Loket Keraton Masih Ditutup, Kunjungan Wisatawan Dialihkan

Loket Keraton Masih Ditutup, Kunjungan Wisatawan Dialihkan

0
Wisatawan hanya bisa menikmati Keraton Kasunanan Surakarta dari sisi luar karena loket pariwisata ditutup sejak, Selasa (4/4). DAMIANUS BRAM/RADAR SOLO

SOLO – Meskipun disesalkan banyak wisatawan, namun penutupan loket pariwisata di Keraton Kasunanan Surakarta tidak terlalu berpengaruh dengan tingkat kunjungan wisatawan ke Kota Solo. Sebab, masih banyak objek tak kalah menariknya selain Keraton Kasunanan Surakarta.

“Tidak ada masalah. Kan (wisatawan, Red) bisa ke Museum Radya Pustaka, keraton Pura Mangkunegaran, Pasar Klewer dan lain-lain. Kita bisa alihkan ke sana,” kata Kepala Dinas Pariwisata Surakarta Basuki Anggoro Hexa, Rabu (5/4).

Memang, lanjut kepala dinas yang akrab disapa Hexa itu, Keraton Kasunanan Surakarta menjadi objek yang paling banyak dikunjungi wisatawan domestik. Tapi, dari sisi kontribusi terhadap pendapatan asli daerah (PAD), nihil. Sebab, pengelolaan hingga pengadaan tiket diatur sendiri oleh pihak Keraton Kasunanan Surakarta. “Tiket dan pemasukan lain buat mereka sendiri. Kita nggak (pemkot, Red) tidak dapat apa-apa. Jadi ya kita nggak rugi,” papar Hexa.

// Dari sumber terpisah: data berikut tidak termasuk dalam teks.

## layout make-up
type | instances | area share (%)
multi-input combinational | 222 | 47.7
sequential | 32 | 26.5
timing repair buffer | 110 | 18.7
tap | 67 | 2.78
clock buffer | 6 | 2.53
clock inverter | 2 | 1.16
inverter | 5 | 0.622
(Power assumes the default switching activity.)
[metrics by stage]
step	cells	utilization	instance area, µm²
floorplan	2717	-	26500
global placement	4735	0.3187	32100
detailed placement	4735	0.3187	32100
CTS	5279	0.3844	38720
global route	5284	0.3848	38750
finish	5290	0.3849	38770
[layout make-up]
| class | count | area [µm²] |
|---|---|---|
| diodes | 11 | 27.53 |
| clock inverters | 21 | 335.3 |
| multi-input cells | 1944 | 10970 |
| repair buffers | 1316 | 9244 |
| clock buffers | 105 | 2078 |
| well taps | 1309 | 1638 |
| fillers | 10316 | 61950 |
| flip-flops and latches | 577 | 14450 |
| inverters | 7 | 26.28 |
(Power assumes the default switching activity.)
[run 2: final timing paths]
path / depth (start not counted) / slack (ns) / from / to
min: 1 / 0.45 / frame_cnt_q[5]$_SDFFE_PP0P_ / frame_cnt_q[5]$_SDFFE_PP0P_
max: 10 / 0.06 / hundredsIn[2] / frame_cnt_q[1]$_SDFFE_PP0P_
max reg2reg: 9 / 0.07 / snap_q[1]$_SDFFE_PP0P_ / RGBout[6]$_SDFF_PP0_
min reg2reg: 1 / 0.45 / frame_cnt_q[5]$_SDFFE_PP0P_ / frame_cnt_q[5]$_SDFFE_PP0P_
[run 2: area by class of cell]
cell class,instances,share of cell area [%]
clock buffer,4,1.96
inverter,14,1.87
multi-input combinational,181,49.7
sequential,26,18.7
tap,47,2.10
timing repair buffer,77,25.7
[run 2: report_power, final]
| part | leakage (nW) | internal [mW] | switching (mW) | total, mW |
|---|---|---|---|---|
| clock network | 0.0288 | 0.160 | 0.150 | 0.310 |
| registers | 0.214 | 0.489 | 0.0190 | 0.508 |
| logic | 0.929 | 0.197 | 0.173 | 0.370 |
File: src/rtl/viterbi_frame_ctrl.sv
// Viterbi decoder front-half sequencer: frame intake, slicer pacing,
// aligned BM/ACS enables, drain and traceback handoff.
`ifndef CODE_RATE_2
`define CODE_RATE_2 1'b0
`endif
`ifndef CODE_RATE_3
`define CODE_RATE_3 1'b1
`endif

module viterbi_frame_ctrl #(
    parameter int FRAME_W   = 16,
    parameter int SLICE_LAT = 1,
    parameter int BM_LAT    = 1
) (
    input  logic               clk,
    input  logic               rst,
    input  logic               i_start,
    input  logic               i_code_rate,
    input  logic               i_frame_valid,
    input  logic [FRAME_W-1:0] i_frame,
    input  logic               i_frame_last,
    output logic               o_frame_ready,
    output logic [FRAME_W-1:0] o_data_frame,
    output logic               o_code_rate,
    output logic               o_slice_clr,
    output logic               o_en_s,
    output logic               o_en_bm,
    output logic               o_en_acs,
    output logic               o_en_t,
    input  logic               i_t_done,
    output logic [15:0]        o_step_cnt,
    output logic               o_busy,
    output logic               o_done
);

    typedef enum logic [2:0] {
        IDLE,
        LOAD,
        SLICE,
        FLUSH,
        TRACE,
        DONE
    } state_t;

    localparam logic [7:0] SPF2_M1 = 8'(FRAME_W / 4 - 1);
    localparam logic [7:0] SPF3_M1 = 8'(FRAME_W / 6 - 1);

    state_t               state;
    logic [7:0]           cnt;
    logic                 last_frame;
    logic [SLICE_LAT-1:0] s_pipe;
    logic [BM_LAT-1:0]    b_pipe;
    logic                 pipes_empty;

    assign o_en_bm     = s_pipe[SLICE_LAT-1];
    assign o_en_acs    = b_pipe[BM_LAT-1];
    assign pipes_empty = (s_pipe == '0) && (b_pipe == '0);

    // Delay lines aligning BM and ACS enables to their data; free-running.
    always_ff @(posedge clk or negedge rst) begin
        if (!rst) begin
            s_pipe <= '0;
            b_pipe <= '0;
        end else begin
            s_pipe <= SLICE_LAT'({s_pipe, o_en_s});
            b_pipe <= BM_LAT'({b_pipe, o_en_bm});
        end
    end

    // Job sequencer with registered outputs and the ACS step counter.
    always_ff @(posedge clk or negedge rst) begin
        if (!rst) begin
            state         <= IDLE;
            cnt           <= '0;
            last_frame    <= 1'b0;
            o_frame_ready <= 1'b0;
            o_data_frame  <= '0;
            o_code_rate   <= `CODE_RATE_2;
            o_slice_clr   <= 1'b0;
            o_en_s        <= 1'b0;
            o_en_t        <= 1'b0;
            o_step_cnt    <= '0;
            o_busy        <= 1'b0;
            o_done        <= 1'b0;
        end else begin
            o_slice_clr <= 1'b0;
            o_done      <= 1'b0;
            if (o_en_acs && (o_step_cnt != 16'hFFFF)) begin
                o_step_cnt <= o_step_cnt + 16'd1;
            end
            unique case (state)
                IDLE: begin
                    if (i_start) begin
                        o_code_rate   <= i_code_rate;
                        o_busy        <= 1'b1;
                        o_step_cnt    <= '0;
                        o_frame_ready <= 1'b1;
                        state         <= LOAD;
                    end
                end
                LOAD: begin
                    if (i_frame_valid && o_frame_ready) begin
                        o_data_frame  <= i_frame;
                        last_frame    <= i_frame_last;
                        o_slice_clr   <= 1'b1;
                        o_en_s        <= 1'b1;
                        o_frame_ready <= 1'b0;
                        cnt           <= (o_code_rate == `CODE_RATE_3)
                                         ? SPF3_M1 : SPF2_M1;
                        state         <= SLICE;
                    end
                end
                SLICE: begin
                    if (cnt == 8'd0) begin
                        o_en_s <= 1'b0;
                        if (last_frame) begin
                            state <= FLUSH;
                        end else begin
                            o_frame_ready <= 1'b1;
                            state         <= LOAD;
                        end
                    end else begin
                        cnt <= cnt - 8'd1;
                    end
                end
                FLUSH: begin
                    if (pipes_empty) begin
                        o_en_t <= 1'b1;
                        state  <= TRACE;
                    end
                end
                TRACE: begin
                    if (i_t_done) begin
                        o_en_t <= 1'b0;
                        o_busy <= 1'b0;
                        o_done <= 1'b1;
                        state  <= DONE;
                    end
                end
                DONE: begin
                    state <= IDLE;
                end
                default: begin
                    state <= IDLE;
                end
            endcase
        end
    end

endmodule
--- config.mk ---
export PLATFORM = sky130hd
export DESIGN_NAME = div_unit
export DESIGN_NICKNAME = d
export VERILOG_FILES = /design/src/rtl/div_unit_pkg.sv /design/src/rtl/div_unit_step.sv /design/src/rtl/div_unit.sv
export SDC_FILE = /design/constraint.sdc
export NUM_CORES = 1
export LEC_CHECK = 0
export ABC_AREA = 1
export BUFFER_PORTS_ARGS = -buffer_cell sky130_fd_sc_hd__buf_2
export CORE_MARGIN = 2
export CORE_UTILIZATION = 45
export DETAILED_ROUTE_END_ITERATION = 8
export GPL_TIMING_DRIVEN = 0
export SLEW_MARGIN = 40
export SYNTH_ARGS = -nofsm -noshare
export SYNTH_HDL_FRONTEND = slang
export SYNTH_SLANG_ARGS = --single-unit
--- constraint.sdc ---
create_clock -name clk -period 4.36 [get_ports clk]
set_clock_uncertainty 0.15 [all_clocks]
set_input_delay 0.872 -clock clk [delete_from_list [all_inputs] [get_ports clk]]
set_output_delay 0.872 -clock clk [all_outputs]
set_load 0.01 [all_outputs]
--- src/rtl/div_unit_pkg.sv ---
// Shared encodings for the iterative divider and the id/ex decode of DIV/DIVU.
package div_unit_pkg;

  typedef enum logic [1:0] {
    DIV_FREE   = 2'b00,
    DIV_BYZERO = 2'b01,
    DIV_ON     = 2'b10,
    DIV_END    = 2'b11
  } div_state_e;

  localparam logic DIV_RESULT_READY     = 1'b1;
  localparam logic DIV_RESULT_NOT_READY = 1'b0;
  localparam logic DIV_START            = 1'b1;
  localparam logic DIV_STOP             = 1'b0;

  localparam logic [7:0] DIV_ALU_OP  = 8'b0001_1010;
  localparam logic [7:0] DIVU_ALU_OP = 8'b0001_1011;

endpackage

--- src/rtl/div_unit_step.sv ---
// One restoring-division iteration on unsigned magnitudes: shift {rem, dvd},
// trial-subtract the divisor, shift the quotient bit into the dividend LSB.
module div_step #(
  parameter int WIDTH = 32
) (
  input  logic [WIDTH-1:0] rem_i,
  input  logic [WIDTH-1:0] dvd_i,
  input  logic [WIDTH-1:0] dvs_i,
  output logic [WIDTH-1:0] rem_o,
  output logic [WIDTH-1:0] dvd_o
);

  logic [WIDTH:0] rem_ext;
  logic           q_bit;

  always_comb begin
    rem_ext = {rem_i, dvd_i[WIDTH-1]};
    q_bit   = (rem_ext >= {1'b0, dvs_i});
    // rem < dvs on entry, so the difference always fits in WIDTH bits.
    rem_o   = q_bit ? (rem_ext[WIDTH-1:0] - dvs_i) : rem_ext[WIDTH-1:0];
    dvd_o   = {dvd_i[WIDTH-2:0], q_bit};
  end

endmodule

--- src/rtl/div_unit.sv ---
// Iterative signed/unsigned divider for the HI/LO path: {remainder, quotient}
// on result_o, start/ready handshake, busy stall, annul on flush.
module div_unit
  import div_unit_pkg::*;
#(
  parameter  int WIDTH = 32,
  localparam int CNT_W = $clog2(WIDTH + 1)
) (
  input  logic               clk,
  input  logic               rst,
  input  logic               start_i,
  input  logic               annul_i,
  input  logic               signed_i,
  input  logic [WIDTH-1:0]   opData1_i,
  input  logic [WIDTH-1:0]   opData2_i,
  output logic [2*WIDTH-1:0] result_o,
  output logic               ready_o,
  output logic               busy_o
);

  localparam logic [CNT_W-1:0] LAST_ITER = CNT_W'(WIDTH - 1);

  div_state_e         state_q, state_d;
  logic [CNT_W-1:0]   cnt_q, cnt_d;
  logic [WIDTH-1:0]   rem_q, rem_d;
  logic [WIDTH-1:0]   dvd_q, dvd_d;
  logic [WIDTH-1:0]   dvs_q, dvs_d;
  logic               qneg_q, qneg_d;
  logic               rneg_q, rneg_d;
  logic [2*WIDTH-1:0] result_q, result_d;
  logic               ready_q, ready_d;

  logic [WIDTH-1:0]   step_rem;
  logic [WIDTH-1:0]   step_dvd;

  div_step #(.WIDTH(WIDTH)) u_step (
    .rem_i (rem_q),
    .dvd_i (dvd_q),
    .dvs_i (dvs_q),
    .rem_o (step_rem),
    .dvd_o (step_dvd)
  );

  always_comb begin
    state_d  = state_q;
    cnt_d    = cnt_q;
    rem_d    = rem_q;
    dvd_d    = dvd_q;
    dvs_d    = dvs_q;
    qneg_d   = qneg_q;
    rneg_d   = rneg_q;
    result_d = result_q;
    ready_d  = ready_q;

    case (state_q)
      DIV_FREE: begin
        ready_d = DIV_RESULT_NOT_READY;
        if (start_i == DIV_START) begin
          rem_d = '0;
          cnt_d = '0;
          if (opData2_i == '0) begin
            state_d = DIV_BYZERO;
            dvd_d   = opData1_i;
          end else begin
            state_d = DIV_ON;
            dvd_d   = (signed_i && opData1_i[WIDTH-1]) ? -opData1_i : opData1_i;
            dvs_d   = (signed_i && opData2_i[WIDTH-1]) ? -opData2_i : opData2_i;
            qneg_d  = signed_i && (opData1_i[WIDTH-1] ^ opData2_i[WIDTH-1]);
            rneg_d  = signed_i && opData1_i[WIDTH-1];
          end
        end
      end

      DIV_BYZERO: begin
        if (annul_i) begin
          state_d = DIV_FREE;
        end else begin
          state_d  = DIV_END;
          result_d = {dvd_q, {WIDTH{1'b1}}};
          ready_d  = DIV_RESULT_READY;
        end
      end

      DIV_ON: begin
        // Annul wins even on the final iteration.
        if (annul_i) begin
          state_d = DIV_FREE;
        end else begin
          rem_d = step_rem;
          dvd_d = step_dvd;
          cnt_d = cnt_q + CNT_W'(1);
          if (cnt_q == LAST_ITER) begin
            state_d  = DIV_END;
            cnt_d    = '0;
            ready_d  = DIV_RESULT_READY;
            result_d = {rneg_q ? -step_rem : step_rem,
                        qneg_q ? -step_dvd : step_dvd};
          end
        end
      end

      DIV_END: begin
        if (start_i == DIV_STOP) begin
          state_d = DIV_FREE;
          ready_d = DIV_RESULT_NOT_READY;
        end
      end

      default: begin
        state_d = DIV_FREE;
        ready_d = DIV_RESULT_NOT_READY;
      end
    endcase
  end

  always_ff @(posedge clk or negedge rst) begin
    if (!rst) begin
      state_q  <= DIV_FREE;
      cnt_q    <= '0;
      rem_q    <= '0;
      dvd_q    <= '0;
      dvs_q    <= '0;
      qneg_q   <= 1'b0;
      rneg_q   <= 1'b0;
      result_q <= '0;
      ready_q  <= DIV_RESULT_NOT_READY;
    end else begin
      state_q  <= state_d;
      cnt_q    <= cnt_d;
      rem_q    <= rem_d;
      dvd_q    <= dvd_d;
      dvs_q    <= dvs_d;
      qneg_q   <= qneg_d;
      rneg_q   <= rneg_d;
      result_q <= result_d;
      ready_q  <= ready_d;
    end
  end

  // The FREE-state stall is combinational on start_i, gated so reset clears it at once.
  assign busy_o   = rst && ((state_q == DIV_BYZERO) || (state_q == DIV_ON) ||
                            ((state_q == DIV_FREE) && start_i));
  assign ready_o  = ready_q;
  assign result_o = result_q;

endmodule

# Word-level counts from Yosys, hierarchy flattened
# Index checks and enable logic that the tools add are counted.
classes:
  shift: 0
  div_mod_pow: 0
  multipliers: 0
  n_mux: 32
  n_addsub: 6
  reduce_logical: 16
  bitwise: 2
  eq_ne: 10
  n_lt_le_gt_ge: 1
op_table:
  columns: ["cell", "count"]
  rows:
  - ["$mux W32", 10]
  - ["$mux W64", 3]
  - ["$neg A32 Y32", 4]
  - ["$pmux W32 S2", 2]
  - ["$pmux W64 S2", 1]
  - ["$ge A33 B32 Y1", 1]
  - ["$logic_not A32 Y1", 1]
  - ["$sub A32 B32 Y32", 1]
  - ["$mux W6", 3]
  - ["$mux W2", 6]
  - ["$pmux W6 S2", 1]
  - ["$ne A2 B2 Y1 const B", 5]
  - ["$reduce_and A3 Y1", 3]
  - ["$pmux W2 S4", 1]
  - ["$reduce_and A4 Y1", 2]
  - ["$add A6 B1 Y6 const B", 1]
  - ["$eq A6 B5 Y1 const B", 1]
  - ["$logic_and A1 B1 Y1", 5]
  - ["$eq A2 B2 Y1 const B", 2]
  - ["$mux W1", 4]
  - ["$pmux W1 S4", 1]
  - ["$reduce_bool A2 Y1", 2]
  - ["$ne A3 B3 Y1 const B", 1]
  - ["$eq A2 B1 Y1 const B", 1]
  - ["other kinds (4)", 5]
word_totals:
  elab_cells: 76
  memories: 0
  latch_bits: 0
  regBits: 171
  rom_bits: 0
  input_bits: 69
  mem_bits_rw: 0

# Logic depth before layout (Yosys ltp)
# Gate-level depths: netlist (run 1).
depth:
  depth_word: 7
  ltp_mapped: 29
  depth_no_buf: 28

# Cells and area by module
# From an unflattened synthesis (run 1), not the netlist that was laid out.
hier_totals:
  hier_cells: 2326
  hier_area_um2: 14447.6
modules_own_cells:
  columns: ["mod", "instances", "area_per_inst_um2", "seq_area_each_um2", "cells_per_inst"]
  rows:
  - ["div_unit", 1, 11018.1, 4279.1, 1644]
  - ["div_step", 1, 3429.5, 0.0, 682]

# Worst setup path before layout (run 1)
# Ideal clock, no wire load.
synth_timing:
  path_kind: "reg-to-reg"
  from: "reg rem_q[19]"
  to: "reg result_q[28], in the netlist result_o[28]"
  n_path_buf: 1
  arrival_time_ns: 3.596
  setup_slack_ns: 0.532
  synth_period_minus_slack_ns: 3.828
  setup_time_ns: 0.082
  stages_incl_launch_ff: 26
  path_cell_list: "dfrtp_1 ha_1 nand2_2 inv_2 nand2_1 nand2_1 nand2_1 nand2_1 nand2_1 nand2_1 nor2_4 nand2_8 inv_2 buf_6 ha_1 inv_1 nor3_1 nand2_1 nor3_1 nand3_1 nor2_1 nand4_1 nor4_1 a21oi_1 or2_2 a31oi_1"
synth_via:
  elab_chain_cells: 6
synth_rtl:
  columns: ["item", "line_no", "text"]
  rows:
  - ["start: declaration", "div_unit.sv:25", "logic [WIDTH-1:0] rem_q, rem_d;"]
  - ["start signal: assignment", "div_unit.sv:130", "rem_q <= rem_d;"]
  - ["$ge A33 B32 Y1", "div_unit_step.sv:18", "q_bit = (rem_ext >= {1'b0, dvs_i});"]
  - ["$neg A32 Y32", "div_unit.sv:97", "qneg_q ? -step_dvd : step_dvd};"]
  - ["$mux W32", "div_unit.sv:97", null]
  - ["$mux W64", "div_unit.sv:92", "if (cnt_q == LAST_ITER) begin"]
  - ["$mux W64", "div_unit.sv:86", "if (annul_i) begin"]
  - ["$pmux W64 S2", "div_unit.sv:55", "case (state_q)"]
  - ["end signal: assignment", "div_unit.sv:135", "result_q <= result_d;"]
  - ["end: declaration", "div_unit.sv:30", "logic [2*WIDTH-1:0] result_q, result_d;"]
# Every way passes these cells. The select of a mux whose other input is x is not followed.
# A chain may end at the register's enable or synchronous reset.

# Worst setup path after layout (run 1)
layout_timing:
  from: "reg rem_q[12]"
  to: "reg result_q[28], in the netlist result_o[28]"
# The elaborated chain is that of the path after synthesis.
[src/rtl/sfu_drain.sv]
// sfu_drain: walks the psum bank, streams words to SRAM, clears on accept.
// Optional SFU_DRAIN_RELU_EN rectifies each word at capture.
module sfu_drain
  import sfu_pkg::*;
(
  input  logic                      clk,
  input  logic                      reset,
  input  logic                      start,
  input  logic [4:0]                len,
  input  logic [ADDR_W-1:0]         base_addr,
  output logic                      busy,
  output logic                      done,
  output logic                      rd_en,
  output logic [SEL_W-1:0]          rd_sel,
  input  logic signed [PSUM_BW-1:0] rd_data,
  output logic                      clr_en,
  output logic [SEL_W-1:0]          clr_sel,
  sfu_drain_if.master               wr
);

  drain_st_e                 state_q;
  drain_st_e                 state_d;
  logic [CNT_W-1:0]          idx_q;
  logic [CNT_W-1:0]          n_q;
  logic [CNT_W-1:0]          n_d;
  logic [ADDR_W-1:0]         addr_q;
  logic signed [PSUM_BW-1:0] data_q;
  logic [ADDR_W-1:0]         oaddr_q;
  logic                      done_q;
  logic                      clr_en_q;
  logic [SEL_W-1:0]          clr_sel_q;
  logic signed [PSUM_BW-1:0] f_data;
  logic                      go;
  logic                      nop;
  logic                      hs;
  logic                      last;

  assign go   = (state_q == IDLE) && start && (len != '0);
  assign nop  = (state_q == IDLE) && start && (len == '0);
  assign hs   = (state_q == SEND) && wr.out_ready;
  assign last = (idx_q == n_q - CNT_W'(1));
  assign n_d  = (len > CNT_W'(NUM_REG)) ? CNT_W'(NUM_REG) : len;

`ifdef SFU_DRAIN_RELU_EN
  assign f_data = rd_data[PSUM_BW-1] ? '0 : rd_data;
`else
  assign f_data = rd_data;
`endif

  // Next-state decode for the drain walk.
  always_comb begin
    state_d = state_q;
    unique case (state_q)
      IDLE:    if (go) state_d = READ;
      READ:    state_d = SEND;
      SEND:    if (hs) state_d = last ? DONE : READ;
      DONE:    state_d = IDLE;
      default: state_d = IDLE;
    endcase
  end

  // State, counters, captured word and clear strobe.
  always_ff @(posedge clk or negedge reset) begin
    if (!reset) begin
      state_q   <= IDLE;
      idx_q     <= '0;
      n_q       <= '0;
      addr_q    <= '0;
      data_q    <= '0;
      oaddr_q   <= '0;
      done_q    <= 1'b0;
      clr_en_q  <= 1'b0;
      clr_sel_q <= '0;
    end else begin
      state_q  <= state_d;
      done_q   <= (state_d == DONE) || nop;
      clr_en_q <= hs;
      if (go) begin
        n_q    <= n_d;
        addr_q <= base_addr;
        idx_q  <= '0;
      end
      if (state_q == READ) begin
        data_q  <= f_data;
        oaddr_q <= addr_q;
      end
      if (hs) begin
        clr_sel_q <= idx_q[SEL_W-1:0];
        idx_q     <= idx_q + CNT_W'(1);
        addr_q    <= addr_q + ADDR_W'(1);
      end
    end
  end

  assign busy         = (state_q != IDLE);
  assign done         = done_q;
  assign rd_en        = (state_q == READ);
  assign rd_sel       = rd_en ? idx_q[SEL_W-1:0] : '0;
  assign clr_en       = clr_en_q;
  assign clr_sel      = clr_sel_q;
  assign wr.out_valid = (state_q == SEND);
  assign wr.out_data  = data_q;
  assign wr.out_addr  = oaddr_q;

endmodule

Dia berharap pelaku usaha pariwisata memaklumi konflik internal di Keraton Kasunanan Surakarta. Paket wisata yang biasanya menuju benda cagar budaya (BCB) tersebut bisa dialihkan ke objek lainnya. Sekaligus menambah referensi wisatawan tentang Kota Solo. “Sekarang tour guide dan travel sudah pintar semua. Tidak perlu dikasih tahu seperti ini sudah bisa,” jelas Hexa.